## ASSIGNED TASK
Copy exactly. Begin with the line that contains "cell area (sq um)" and stop after the last line of the records.

## Records from a data collection
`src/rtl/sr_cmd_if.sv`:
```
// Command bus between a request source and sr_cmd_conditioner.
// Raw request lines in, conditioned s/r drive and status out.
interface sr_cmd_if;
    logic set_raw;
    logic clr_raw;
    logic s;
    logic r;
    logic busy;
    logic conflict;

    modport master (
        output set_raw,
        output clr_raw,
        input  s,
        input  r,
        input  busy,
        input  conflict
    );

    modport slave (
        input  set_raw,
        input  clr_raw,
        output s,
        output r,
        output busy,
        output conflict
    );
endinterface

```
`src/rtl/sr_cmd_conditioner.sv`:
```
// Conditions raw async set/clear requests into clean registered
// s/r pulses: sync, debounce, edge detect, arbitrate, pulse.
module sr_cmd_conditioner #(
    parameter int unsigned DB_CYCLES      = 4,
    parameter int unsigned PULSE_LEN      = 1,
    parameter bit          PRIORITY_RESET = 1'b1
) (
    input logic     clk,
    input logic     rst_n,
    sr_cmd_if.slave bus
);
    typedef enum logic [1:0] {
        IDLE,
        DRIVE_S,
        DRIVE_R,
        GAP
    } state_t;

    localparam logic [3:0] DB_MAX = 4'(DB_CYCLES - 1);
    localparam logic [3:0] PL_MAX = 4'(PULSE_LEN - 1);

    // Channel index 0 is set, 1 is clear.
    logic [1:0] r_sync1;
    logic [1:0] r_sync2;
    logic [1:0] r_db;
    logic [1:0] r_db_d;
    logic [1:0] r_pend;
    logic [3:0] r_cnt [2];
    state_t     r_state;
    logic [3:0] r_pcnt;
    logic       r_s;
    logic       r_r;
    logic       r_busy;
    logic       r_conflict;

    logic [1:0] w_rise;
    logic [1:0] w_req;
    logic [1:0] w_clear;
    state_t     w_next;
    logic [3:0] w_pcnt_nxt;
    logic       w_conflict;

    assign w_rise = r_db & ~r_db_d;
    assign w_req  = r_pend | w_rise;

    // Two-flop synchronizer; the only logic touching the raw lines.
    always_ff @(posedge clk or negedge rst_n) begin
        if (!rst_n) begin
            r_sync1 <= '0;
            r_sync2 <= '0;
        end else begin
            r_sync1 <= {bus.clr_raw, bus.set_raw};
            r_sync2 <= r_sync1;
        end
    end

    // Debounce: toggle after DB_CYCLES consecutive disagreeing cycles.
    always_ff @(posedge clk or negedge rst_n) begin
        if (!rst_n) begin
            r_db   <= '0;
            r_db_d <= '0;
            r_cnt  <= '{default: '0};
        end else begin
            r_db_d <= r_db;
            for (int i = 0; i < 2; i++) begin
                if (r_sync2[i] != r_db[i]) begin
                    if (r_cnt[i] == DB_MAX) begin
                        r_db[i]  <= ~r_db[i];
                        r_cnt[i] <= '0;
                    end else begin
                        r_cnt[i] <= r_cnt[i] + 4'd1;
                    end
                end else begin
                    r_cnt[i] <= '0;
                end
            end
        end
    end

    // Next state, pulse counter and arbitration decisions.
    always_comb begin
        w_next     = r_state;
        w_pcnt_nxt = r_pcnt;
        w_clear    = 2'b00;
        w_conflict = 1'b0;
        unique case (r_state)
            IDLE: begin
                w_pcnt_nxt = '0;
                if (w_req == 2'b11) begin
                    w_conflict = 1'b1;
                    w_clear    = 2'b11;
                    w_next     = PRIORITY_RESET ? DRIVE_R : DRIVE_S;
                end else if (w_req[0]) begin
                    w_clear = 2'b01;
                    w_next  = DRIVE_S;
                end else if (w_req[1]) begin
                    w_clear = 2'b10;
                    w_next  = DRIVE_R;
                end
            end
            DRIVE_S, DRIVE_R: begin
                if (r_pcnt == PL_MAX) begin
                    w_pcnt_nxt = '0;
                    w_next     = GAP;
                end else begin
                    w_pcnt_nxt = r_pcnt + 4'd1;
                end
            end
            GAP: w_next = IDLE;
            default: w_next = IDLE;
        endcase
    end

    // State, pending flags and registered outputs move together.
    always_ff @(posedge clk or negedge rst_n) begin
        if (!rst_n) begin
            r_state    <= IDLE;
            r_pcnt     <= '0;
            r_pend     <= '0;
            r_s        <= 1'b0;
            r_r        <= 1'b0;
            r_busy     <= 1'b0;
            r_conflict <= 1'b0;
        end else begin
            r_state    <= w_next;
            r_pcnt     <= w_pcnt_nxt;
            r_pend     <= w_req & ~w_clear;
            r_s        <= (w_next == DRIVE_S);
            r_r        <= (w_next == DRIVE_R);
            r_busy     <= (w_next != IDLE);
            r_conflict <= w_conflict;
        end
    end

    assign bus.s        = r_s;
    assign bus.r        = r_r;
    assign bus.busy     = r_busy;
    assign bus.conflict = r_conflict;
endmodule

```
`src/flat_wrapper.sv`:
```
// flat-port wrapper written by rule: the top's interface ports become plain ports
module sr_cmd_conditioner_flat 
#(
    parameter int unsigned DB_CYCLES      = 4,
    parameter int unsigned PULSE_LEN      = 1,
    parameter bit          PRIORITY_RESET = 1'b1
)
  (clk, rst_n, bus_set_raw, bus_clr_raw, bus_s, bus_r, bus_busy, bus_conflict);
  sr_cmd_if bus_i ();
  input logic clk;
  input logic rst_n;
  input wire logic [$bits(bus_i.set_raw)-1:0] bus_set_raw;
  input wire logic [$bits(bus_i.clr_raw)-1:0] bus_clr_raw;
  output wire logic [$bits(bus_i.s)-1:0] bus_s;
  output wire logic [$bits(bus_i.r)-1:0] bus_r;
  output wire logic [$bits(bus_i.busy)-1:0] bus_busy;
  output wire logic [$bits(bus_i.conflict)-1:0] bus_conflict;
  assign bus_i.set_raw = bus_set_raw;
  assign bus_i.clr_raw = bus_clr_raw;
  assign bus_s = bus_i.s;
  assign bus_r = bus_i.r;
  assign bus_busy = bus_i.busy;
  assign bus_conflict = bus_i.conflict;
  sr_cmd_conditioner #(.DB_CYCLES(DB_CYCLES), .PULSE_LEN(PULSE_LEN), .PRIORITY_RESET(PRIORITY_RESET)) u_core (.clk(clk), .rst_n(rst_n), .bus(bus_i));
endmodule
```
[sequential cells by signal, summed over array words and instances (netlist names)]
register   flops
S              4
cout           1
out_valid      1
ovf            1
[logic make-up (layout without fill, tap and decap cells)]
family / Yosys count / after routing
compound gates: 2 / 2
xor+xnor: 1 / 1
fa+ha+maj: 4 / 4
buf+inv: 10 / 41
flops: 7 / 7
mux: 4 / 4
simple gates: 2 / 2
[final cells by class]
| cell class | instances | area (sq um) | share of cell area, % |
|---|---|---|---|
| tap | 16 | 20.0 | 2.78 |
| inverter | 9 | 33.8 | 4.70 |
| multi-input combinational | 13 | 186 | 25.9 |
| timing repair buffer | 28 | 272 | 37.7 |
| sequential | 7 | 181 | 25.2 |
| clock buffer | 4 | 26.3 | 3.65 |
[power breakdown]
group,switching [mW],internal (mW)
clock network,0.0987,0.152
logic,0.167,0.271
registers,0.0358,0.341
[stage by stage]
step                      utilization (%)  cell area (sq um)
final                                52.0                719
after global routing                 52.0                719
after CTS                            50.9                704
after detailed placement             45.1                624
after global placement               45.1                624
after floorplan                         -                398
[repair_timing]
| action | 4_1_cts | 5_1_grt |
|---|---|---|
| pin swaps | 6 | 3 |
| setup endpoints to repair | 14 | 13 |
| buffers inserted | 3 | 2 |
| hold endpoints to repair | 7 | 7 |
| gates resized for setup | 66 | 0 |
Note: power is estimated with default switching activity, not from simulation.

## ANSWER FOR THE TASK
step                      utilization (%)  cell area (sq um)
final                                52.0                719
after global routing                 52.0                719
after CTS                            50.9                704
after detailed placement             45.1                624
after global placement               45.1                624
after floorplan                         -                398
[repair_timing]
| action | 4_1_cts | 5_1_grt |
|---|---|---|
| pin swaps | 6 | 3 |
| setup endpoints to repair | 14 | 13 |
| buffers inserted | 3 | 2 |
| hold endpoints to repair | 7 | 7 |
| gates resized for setup | 66 | 0 |
Note: power is estimated with default switching activity, not from simulation.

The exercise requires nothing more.